*** Block opens ***
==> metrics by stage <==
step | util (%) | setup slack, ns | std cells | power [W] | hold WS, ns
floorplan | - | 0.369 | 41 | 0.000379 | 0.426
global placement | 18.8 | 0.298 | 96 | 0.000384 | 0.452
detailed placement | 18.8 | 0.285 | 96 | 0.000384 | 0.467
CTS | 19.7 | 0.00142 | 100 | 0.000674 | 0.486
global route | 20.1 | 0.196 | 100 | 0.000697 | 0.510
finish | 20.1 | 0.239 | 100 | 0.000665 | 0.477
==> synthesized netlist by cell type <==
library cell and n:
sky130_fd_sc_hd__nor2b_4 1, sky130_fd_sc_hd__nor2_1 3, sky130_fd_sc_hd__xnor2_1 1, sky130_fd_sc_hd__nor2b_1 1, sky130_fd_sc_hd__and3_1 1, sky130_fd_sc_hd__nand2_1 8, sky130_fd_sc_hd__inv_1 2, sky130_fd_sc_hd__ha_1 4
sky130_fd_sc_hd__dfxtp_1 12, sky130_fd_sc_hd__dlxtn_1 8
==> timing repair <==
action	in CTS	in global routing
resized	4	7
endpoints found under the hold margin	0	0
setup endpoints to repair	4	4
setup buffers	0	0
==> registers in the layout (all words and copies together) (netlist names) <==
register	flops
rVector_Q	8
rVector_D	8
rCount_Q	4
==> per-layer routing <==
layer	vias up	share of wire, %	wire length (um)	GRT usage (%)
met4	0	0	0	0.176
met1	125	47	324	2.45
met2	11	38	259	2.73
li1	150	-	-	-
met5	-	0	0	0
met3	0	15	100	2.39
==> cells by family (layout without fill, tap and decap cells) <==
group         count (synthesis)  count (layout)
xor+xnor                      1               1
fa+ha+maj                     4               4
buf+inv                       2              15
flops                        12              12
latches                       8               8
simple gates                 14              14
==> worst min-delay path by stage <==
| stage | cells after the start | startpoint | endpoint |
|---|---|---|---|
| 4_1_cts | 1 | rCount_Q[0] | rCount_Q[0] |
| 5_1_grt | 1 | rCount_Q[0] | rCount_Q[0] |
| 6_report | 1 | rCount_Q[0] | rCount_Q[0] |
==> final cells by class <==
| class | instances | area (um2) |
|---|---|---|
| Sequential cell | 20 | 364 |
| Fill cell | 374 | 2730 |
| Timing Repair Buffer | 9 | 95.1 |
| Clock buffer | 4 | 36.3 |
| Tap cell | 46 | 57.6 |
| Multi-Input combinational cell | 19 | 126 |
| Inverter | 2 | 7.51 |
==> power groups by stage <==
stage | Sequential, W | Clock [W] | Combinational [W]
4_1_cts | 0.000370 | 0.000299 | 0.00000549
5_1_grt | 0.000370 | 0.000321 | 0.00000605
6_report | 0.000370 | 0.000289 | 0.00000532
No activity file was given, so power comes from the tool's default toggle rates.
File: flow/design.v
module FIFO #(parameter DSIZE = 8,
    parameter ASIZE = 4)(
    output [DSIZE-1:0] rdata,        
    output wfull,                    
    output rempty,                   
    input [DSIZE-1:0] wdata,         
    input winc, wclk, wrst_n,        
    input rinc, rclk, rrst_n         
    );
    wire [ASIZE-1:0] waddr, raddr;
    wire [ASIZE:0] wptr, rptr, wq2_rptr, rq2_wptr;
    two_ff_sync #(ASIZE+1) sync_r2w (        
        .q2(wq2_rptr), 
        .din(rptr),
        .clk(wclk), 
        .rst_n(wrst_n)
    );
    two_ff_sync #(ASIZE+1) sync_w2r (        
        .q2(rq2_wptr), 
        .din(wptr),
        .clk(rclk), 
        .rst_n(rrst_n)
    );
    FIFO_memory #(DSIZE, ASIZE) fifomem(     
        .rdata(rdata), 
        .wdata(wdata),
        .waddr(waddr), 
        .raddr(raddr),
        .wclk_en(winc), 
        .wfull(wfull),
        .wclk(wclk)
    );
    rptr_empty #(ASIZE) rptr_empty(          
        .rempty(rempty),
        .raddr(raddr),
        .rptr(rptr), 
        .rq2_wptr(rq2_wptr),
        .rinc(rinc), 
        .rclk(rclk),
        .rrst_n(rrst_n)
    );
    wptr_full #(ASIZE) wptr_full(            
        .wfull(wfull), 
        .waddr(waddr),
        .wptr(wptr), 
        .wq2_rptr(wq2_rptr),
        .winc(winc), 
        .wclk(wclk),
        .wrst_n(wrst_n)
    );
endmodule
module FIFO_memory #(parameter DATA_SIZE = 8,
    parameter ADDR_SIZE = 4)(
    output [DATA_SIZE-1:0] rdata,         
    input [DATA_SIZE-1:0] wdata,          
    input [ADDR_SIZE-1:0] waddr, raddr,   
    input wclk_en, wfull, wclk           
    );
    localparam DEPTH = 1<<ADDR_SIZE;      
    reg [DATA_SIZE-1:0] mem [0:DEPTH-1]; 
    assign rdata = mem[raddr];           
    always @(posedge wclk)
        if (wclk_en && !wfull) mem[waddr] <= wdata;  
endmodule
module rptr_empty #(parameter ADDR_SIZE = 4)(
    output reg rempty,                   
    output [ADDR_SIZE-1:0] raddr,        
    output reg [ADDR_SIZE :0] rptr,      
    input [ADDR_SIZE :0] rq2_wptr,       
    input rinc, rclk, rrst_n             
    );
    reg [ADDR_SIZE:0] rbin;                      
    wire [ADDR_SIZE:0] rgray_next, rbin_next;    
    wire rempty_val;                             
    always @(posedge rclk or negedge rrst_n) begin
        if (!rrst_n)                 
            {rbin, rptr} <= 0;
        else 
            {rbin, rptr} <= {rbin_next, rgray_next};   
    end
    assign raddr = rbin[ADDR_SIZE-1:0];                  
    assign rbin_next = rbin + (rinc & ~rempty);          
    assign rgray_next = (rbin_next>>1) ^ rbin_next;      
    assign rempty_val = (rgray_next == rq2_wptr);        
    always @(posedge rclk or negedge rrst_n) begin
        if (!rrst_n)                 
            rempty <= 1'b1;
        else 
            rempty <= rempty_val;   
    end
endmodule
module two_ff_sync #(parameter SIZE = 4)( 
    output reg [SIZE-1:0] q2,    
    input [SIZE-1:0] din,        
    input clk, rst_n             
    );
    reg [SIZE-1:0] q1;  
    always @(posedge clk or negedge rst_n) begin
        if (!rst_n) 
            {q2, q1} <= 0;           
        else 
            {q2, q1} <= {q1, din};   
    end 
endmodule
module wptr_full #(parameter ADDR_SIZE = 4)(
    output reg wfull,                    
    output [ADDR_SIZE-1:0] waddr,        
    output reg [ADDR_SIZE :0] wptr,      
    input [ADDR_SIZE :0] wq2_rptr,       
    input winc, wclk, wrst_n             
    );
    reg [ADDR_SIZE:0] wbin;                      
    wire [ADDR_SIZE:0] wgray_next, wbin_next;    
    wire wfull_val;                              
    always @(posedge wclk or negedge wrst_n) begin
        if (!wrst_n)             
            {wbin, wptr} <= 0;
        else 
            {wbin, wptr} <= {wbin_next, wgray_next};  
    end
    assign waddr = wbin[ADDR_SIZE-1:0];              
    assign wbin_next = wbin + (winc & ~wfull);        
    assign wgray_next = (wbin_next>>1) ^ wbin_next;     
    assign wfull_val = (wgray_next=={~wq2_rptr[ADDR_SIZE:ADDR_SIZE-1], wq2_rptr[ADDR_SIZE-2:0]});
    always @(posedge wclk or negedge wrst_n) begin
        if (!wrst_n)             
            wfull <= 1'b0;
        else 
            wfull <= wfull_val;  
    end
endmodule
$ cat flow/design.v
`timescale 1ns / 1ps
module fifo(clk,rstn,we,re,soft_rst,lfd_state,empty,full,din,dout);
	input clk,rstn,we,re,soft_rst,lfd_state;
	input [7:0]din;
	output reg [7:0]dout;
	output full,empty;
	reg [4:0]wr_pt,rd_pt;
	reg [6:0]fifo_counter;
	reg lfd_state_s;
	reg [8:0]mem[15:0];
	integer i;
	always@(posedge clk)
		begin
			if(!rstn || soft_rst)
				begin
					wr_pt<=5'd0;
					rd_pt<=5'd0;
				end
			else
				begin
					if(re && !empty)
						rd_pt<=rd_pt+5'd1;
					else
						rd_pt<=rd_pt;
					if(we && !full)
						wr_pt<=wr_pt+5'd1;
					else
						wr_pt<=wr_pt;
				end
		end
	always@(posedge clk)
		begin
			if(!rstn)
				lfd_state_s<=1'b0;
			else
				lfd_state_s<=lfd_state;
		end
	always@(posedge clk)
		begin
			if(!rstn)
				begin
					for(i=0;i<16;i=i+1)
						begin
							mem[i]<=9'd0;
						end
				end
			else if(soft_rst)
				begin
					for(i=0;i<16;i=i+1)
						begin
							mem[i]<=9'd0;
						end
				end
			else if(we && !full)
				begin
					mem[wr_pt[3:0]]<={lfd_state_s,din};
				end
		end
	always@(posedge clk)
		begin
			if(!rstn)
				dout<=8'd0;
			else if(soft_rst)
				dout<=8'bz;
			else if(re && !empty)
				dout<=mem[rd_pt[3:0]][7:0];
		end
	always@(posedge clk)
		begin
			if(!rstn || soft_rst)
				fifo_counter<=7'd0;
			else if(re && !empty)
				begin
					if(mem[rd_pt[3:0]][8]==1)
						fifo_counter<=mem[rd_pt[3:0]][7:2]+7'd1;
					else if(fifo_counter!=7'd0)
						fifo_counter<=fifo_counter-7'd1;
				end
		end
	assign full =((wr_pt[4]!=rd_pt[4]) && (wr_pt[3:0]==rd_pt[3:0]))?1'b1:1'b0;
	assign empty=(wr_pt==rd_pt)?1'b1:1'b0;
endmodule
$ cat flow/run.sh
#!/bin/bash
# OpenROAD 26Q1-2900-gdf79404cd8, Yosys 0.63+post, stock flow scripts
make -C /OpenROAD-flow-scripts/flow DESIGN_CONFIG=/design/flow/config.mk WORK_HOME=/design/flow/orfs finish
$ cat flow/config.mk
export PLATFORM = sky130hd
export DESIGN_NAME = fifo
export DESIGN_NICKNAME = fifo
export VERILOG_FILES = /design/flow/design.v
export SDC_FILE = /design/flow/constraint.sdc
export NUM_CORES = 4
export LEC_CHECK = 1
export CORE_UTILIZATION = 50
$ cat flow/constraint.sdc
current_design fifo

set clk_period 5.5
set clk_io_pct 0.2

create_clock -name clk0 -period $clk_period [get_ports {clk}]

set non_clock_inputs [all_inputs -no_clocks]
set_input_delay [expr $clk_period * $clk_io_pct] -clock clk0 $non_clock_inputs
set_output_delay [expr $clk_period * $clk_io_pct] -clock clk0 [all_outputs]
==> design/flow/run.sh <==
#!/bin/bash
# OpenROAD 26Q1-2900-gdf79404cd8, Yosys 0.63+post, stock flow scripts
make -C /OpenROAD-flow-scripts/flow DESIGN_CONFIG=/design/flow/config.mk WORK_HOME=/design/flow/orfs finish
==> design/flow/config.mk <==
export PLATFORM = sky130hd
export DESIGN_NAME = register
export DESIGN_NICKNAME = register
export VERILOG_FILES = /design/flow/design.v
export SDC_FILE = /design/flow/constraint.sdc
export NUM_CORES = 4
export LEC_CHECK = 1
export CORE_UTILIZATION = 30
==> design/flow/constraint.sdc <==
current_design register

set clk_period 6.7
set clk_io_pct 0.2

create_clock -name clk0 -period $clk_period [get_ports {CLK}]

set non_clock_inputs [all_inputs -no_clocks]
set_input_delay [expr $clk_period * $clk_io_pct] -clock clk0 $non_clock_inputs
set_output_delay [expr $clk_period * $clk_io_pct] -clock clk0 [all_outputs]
*** Block closes ***
▶ Exercise:
Your task is to report how many lines of the material include the string "Sequential". Give the number and no other words.

▶ Written reply:
2